# WORK TASK
Your answer should be the lines of the listing that contain the word "xnan".

##### DATA #####

Source: an optimization exercise on an open RTL-to-GDS flow (aim: small area and a short achievable clock period). Production flows keep margins and buffers that such runs may drop.
The RTL was checked by simulation tests, not by an equivalence proof against the original design.
No activity file was given, so power comes from the tool's default toggle rates.

==> flow/design.v, too long to show whole: its modules and the start of the top module <==
// module yuv_rgb: 3253 lines
// module yuv_rgb_fa: 10 lines
module yuv_rgb (
    input  wire        clk,
    input  wire        rst,
    input  wire        in_valid,
    input  wire [1:0]  in_matrix,
    input  wire        in_full,
    input  wire        in_ten,
    input  wire [9:0]  in_c0,
    input  wire [9:0]  in_c1,
    input  wire [9:0]  in_c2,
    output reg         out_valid,
    output reg  [15:0] out_r,
    output reg  [15:0] out_g,
    output reg  [15:0] out_b
);
  // ...
==> flow/flow/run.sh <==
#!/bin/bash
# The standard layout (standard.sh), with ORFS's setup repair aimed at
# TARGET_NS rather than at the clock period: the constraints are unchanged,
# only the repair works towards more slack. make's full output goes to
# make.log here; ORFS's own per-step logs are under orfs/logs.
set -euo pipefail
TARGET_NS=${TARGET_NS:-3.6}
M=$(python3 -c "print(round($FLOW_PERIOD_NS - $TARGET_NS, 3))")
bash standard.sh SETUP_SLACK_MARGIN=$M finish > make.log 2>&1
==> flow/standard.sh <==
#!/bin/bash
# synth_recipe.tcl (not shown) runs the flow's synth.tcl, then flattens the netlist and writes it again
# the make line also repeats each setting of config.mk as NAME=value (left out here)
make -C /OpenROAD-flow-scripts/flow DESIGN_CONFIG=/design/flow/config.mk WORK_HOME=/design/flow/orfs CLKGATE_MAP_FILE= SYNTH_SCRIPT=/design/flow/synth_recipe.tcl "${@:-finish}"
==> flow/config.mk <==
export PLATFORM = sky130hd
export DESIGN_NAME = yuv_rgb
export DESIGN_NICKNAME = yuv_rgb
export VERILOG_FILES = /design/flow/design.v
export SDC_FILE = /design/flow/constraint.sdc
export NUM_CORES = 4
export LEC_CHECK = 0
export ABC_AREA = 1
export CAP_MARGIN = 20
export CORE_MARGIN = 2
export CORE_UTILIZATION = 40
export SLEW_MARGIN = 20
export SYNTH_HIERARCHICAL = 1
export SYNTH_MINIMUM_KEEP_SIZE = 0
==> flow/constraint.sdc <==
create_clock -name core_clock -period 13.0 [get_ports {clk}]
set_input_delay 2.6000 -clock core_clock [delete_from_list [all_inputs] [get_ports {clk}]]
set_output_delay 2.6000 -clock core_clock [all_outputs]
set_load 0.01 [all_outputs]
==> results.sh, run 1 <==
export IMPL_status="no timing/DRC/antenna violations"
export IMPL_rsz0062_at_grt="yes"
export IMPL_period_share_pct=29.0
export IMPL_fin_skew_ns=0.0376
export IMPL_core_um2=88500
export IMPL_power_leakage_uw=0.0187
export IMPL_critPathArrivalTime_ns=4.29
export IMPL_synth_warning_count=7
export IMPL_critPathCaptureType="flip-flop"
export IMPL_diodes=10
export IMPL_cts_sinks=498
export IMPL_seq_power_uw=2530
export IMPL_die_w_um=303
export IMPL_clk_path_buf_depth=3
export IMPL_worst_slew_pin_slew_ns=1.22
export IMPL_multi_input_area_um2=24400
export IMPL_power_density_nw_per_um2=290
export IMPL_dr_wl_met2_um=81700
export IMPL_ys_top_cells_by_count="987 x nand2_1, 498 x dfxtp_1, 478 x fa_1"
export IMPL_worstPathCellList="clkinv_8, buf_12, nor2_4, buf_4, fa_1, fa_2, fa_1, ha_4, a21oi_4, o21a_1, inv_1, a21oi_2, o211ai_1, xor2_1"
export IMPL_multi_input_area_share_pct=57.8
export IMPL_min_to="q_ten$_DFF_P_"
export IMPL_yosysMostFrequentCell="nand2_1"
export IMPL_viasPerCell=6.40
export IMPL_hold_path_depth=0
export IMPL_largest_class="multi-input gates"
export IMPL_first_iter_violations=5009
Background: an optimization exercise with open tools, aiming at small area and a short achievable clock period. Do not read the settings as production practice. The RTL was checked by simulation tests, not by an equivalence proof against the original design.

==> flow/design.v <==
module crane_add #(parameter W = 16) (
    input  wire [W-1:0] a,
    input  wire [W-1:0] b,
    input  wire         ci,
    output wire [W-1:0] s
);
    reg [W-1:0] g, p, pp;
    integer i, d;
    always @* begin
        g  = a & b;
        p  = a ^ b;
        pp = p;
        g[0] = g[0] | (p[0] & ci);
        for (d = 1; d < W; d = d * 2)
            for (i = 2 * d - 1; i < W; i = i + 2 * d) begin
                g[i]  = g[i] | (pp[i] & g[i-d]);
                pp[i] = pp[i] & pp[i-d];
            end
        for (d = 128; d >= 1; d = d / 2)
            for (i = 3 * d - 1; i < W; i = i + 2 * d) begin
                g[i]  = g[i] | (pp[i] & g[i-d]);
                pp[i] = pp[i] & pp[i-d];
            end
    end
    assign s = p ^ {g[W-2:0], ci};
endmodule
module crane_csa #(parameter W = 16) (
    input  wire [W-1:0] a,
    input  wire [W-1:0] b,
    input  wire [W-1:0] c,
    output wire [W-1:0] s,
    output wire [W-1:0] cy
);
    assign s  = a ^ b ^ c;
    assign cy = {(a[W-2:0] & b[W-2:0]) | (a[W-2:0] & c[W-2:0]) | (b[W-2:0] & c[W-2:0]), 1'b0};
endmodule
module crane_mul8 (
    input  wire [7:0]  a,
    input  wire [7:0]  b,
    output wire [15:0] p
);
    wire [15:0] r [0:8];
    genvar i;
    generate
        for (i = 0; i < 7; i = i + 1) begin : g_row
            assign r[i] = {8'd0, ~(a[7] & b[i]), a[6:0] & {7{b[i]}}} << i;
        end
    endgenerate
    assign r[7] = {1'b0, a[7] & b[7], ~(a[6:0] & {7{b[7]}}), 7'd0};
    assign r[8] = 16'h8100;
    wire [15:0] s0, c0, s1, c1, s2, c2, s3, c3, s4, c4, s5, c5, s6, c6;
    crane_csa #(16) u0 (r[0], r[1], r[2], s0, c0);
    crane_csa #(16) u1 (r[3], r[4], r[5], s1, c1);
    crane_csa #(16) u2 (r[6], r[7], r[8], s2, c2);
    crane_csa #(16) u3 (s0, c0, s1, s3, c3);
    crane_csa #(16) u4 (c1, s2, c2, s4, c4);
    crane_csa #(16) u5 (s3, c3, s4, s5, c5);
    crane_csa #(16) u6 (s5, c5, c4, s6, c6);
    crane_add #(16) ua (s6, c6, 1'b0, p);
endmodule
module crane_elem_decode (
    input  wire [2:0] fmt,
    input  wire [7:0] code,
    output reg        nf,
    output reg  [7:0] sv,
    output reg  [4:0] le
);
    reg       s;
    reg [3:0] m;
    always @* begin
        nf = 1'b0;
        s  = 1'b0;
        m  = 4'd0;
        le = 5'd0;
        case (fmt)
            3'd0: begin  
                s  = code[7];
                nf = (code[6:0] == 7'h7f);
                m  = {code[6:3] != 4'd0, code[2:0]};
                le = (code[6:3] == 4'd0) ? 5'd0 : {1'b0, code[6:3]} - 5'd1;
            end
            3'd1: begin  
                s  = code[7];
                nf = (code[6:2] == 5'h1f);
                m  = {1'b0, code[6:2] != 5'd0, code[1:0]};
                le = (code[6:2] == 5'd0) ? 5'd0 : code[6:2] - 5'd1;
            end
            3'd2: begin  
                s  = code[5];
                m  = {1'b0, code[4:2] != 3'd0, code[1:0]};
                le = (code[4:2] == 3'd0) ? 5'd0 : {2'd0, code[4:2]} - 5'd1;
            end
            3'd3: begin  
                s  = code[5];
                m  = {code[4:3] != 2'd0, code[2:0]};
                le = (code[4:3] == 2'd0) ? 5'd0 : {3'd0, code[4:3]} - 5'd1;
            end
            3'd4: begin  
                s  = code[3];
                m  = {2'd0, code[2:1] != 2'd0, code[0]};
                le = (code[2:1] == 2'd0) ? 5'd0 : {3'd0, code[2:1]} - 5'd1;
            end
            default: ;
        endcase
        if (fmt == 3'd5)
            sv = code;                                    
        else
            sv = ({4'd0, m} ^ {8{s}}) + {7'd0, s};
    end
endmodule
module crane_fmt_emin (
    input  wire [2:0] fmt,
    output reg  [4:0] neg_emin
);
    always @* begin
        case (fmt)
            3'd0:    neg_emin = 5'd9;
            3'd1:    neg_emin = 5'd16;
            3'd2:    neg_emin = 5'd4;
            3'd3:    neg_emin = 5'd3;
            3'd4:    neg_emin = 5'd1;
            default: neg_emin = 5'd0;
        endcase
    end
endmodule
module crane_lane_s1 #(parameter G = 3) (
    input  wire [2:0]  wfmt,
    input  wire [2:0]  xfmt,
    input  wire        wnan,      
    input  wire        xnan,
    input  wire [7:0]  w,
    input  wire [7:0]  x,
    input  wire signed [11:0] c,  
    input  wire        en,
    output wire [15:0] pq,        
    output wire [6:0]  sh,        
    output wire        ev_nf,
    output wire        ev_inx,    
    output wire        ev_ovf
);
    wire       w_nf, x_nf;
    wire [7:0] w_sv, x_sv;
    wire [4:0] w_le, x_le;
    crane_elem_decode u_wdec (.fmt(wfmt), .code(w), .nf(w_nf), .sv(w_sv), .le(w_le));
    crane_elem_decode u_xdec (.fmt(xfmt), .code(x), .nf(x_nf), .sv(x_sv), .le(x_le));
    wire [15:0] p;
    crane_mul8 u_mul (.a(w_sv), .b(x_sv), .p(p));                   
    wire        p_nf = w_nf | x_nf | wnan | xnan;
    wire        nz   = (w_sv != 8'd0) && (x_sv != 8'd0);
    wire        live = !p_nf && nz;
    wire [5:0]         l    = {1'b0, w_le} + {1'b0, x_le};
    wire signed [11:0] k    = $signed({6'd0, l}) + c;     
    wire               cneg = c[11];
    wire        too_low = cneg & (k < -12'sd14);
    wire [3:0]  d     = 4'd14 - (k[3:0] - 4'd2);       
    wire [14:0] mhi   = 15'h7fff << d;                 
    wire [14:0] np    = ~p[14:0];
    wire        big   = p[15] ? ((|(np & mhi)) | (&(np | mhi))) : (|(p[14:0] & mhi));
    wire        overflow = (k > 12'sd112) || ((k >= 12'sd98) && big);
    wire        keep  = en & live & !overflow & !too_low;
    assign pq     = p & {16{keep}};
    assign sh     = cneg ? k[6:0] + 7'd14 : ({1'b0, l} + {{(7-G){1'b0}}, c[G-1:0]} + 7'd14);
    assign ev_nf  = en & p_nf;
    assign ev_inx = en & live & too_low;
    assign ev_ovf = en & live & overflow;
endmodule
module crane_lane_s2 #(parameter LW = 72) (
    input  wire [15:0]   pq,
    input  wire [6:0]    sh,
    output wire [LW-1:0] t,       
    output wire          rup,     
    output wire          inx
);
    wire [LW+13:0] f = $signed(pq) <<< sh;
    wire guard  = f[13];
    wire sticky = |f[12:0];
    assign t   = f[LW+13:14];
    assign rup = guard & (sticky | t[0]);
    assign inx = guard | sticky;
endmodule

#####

# EXERCISE SOLUTION
    input  wire        xnan,
    wire        p_nf = w_nf | x_nf | wnan | xnan;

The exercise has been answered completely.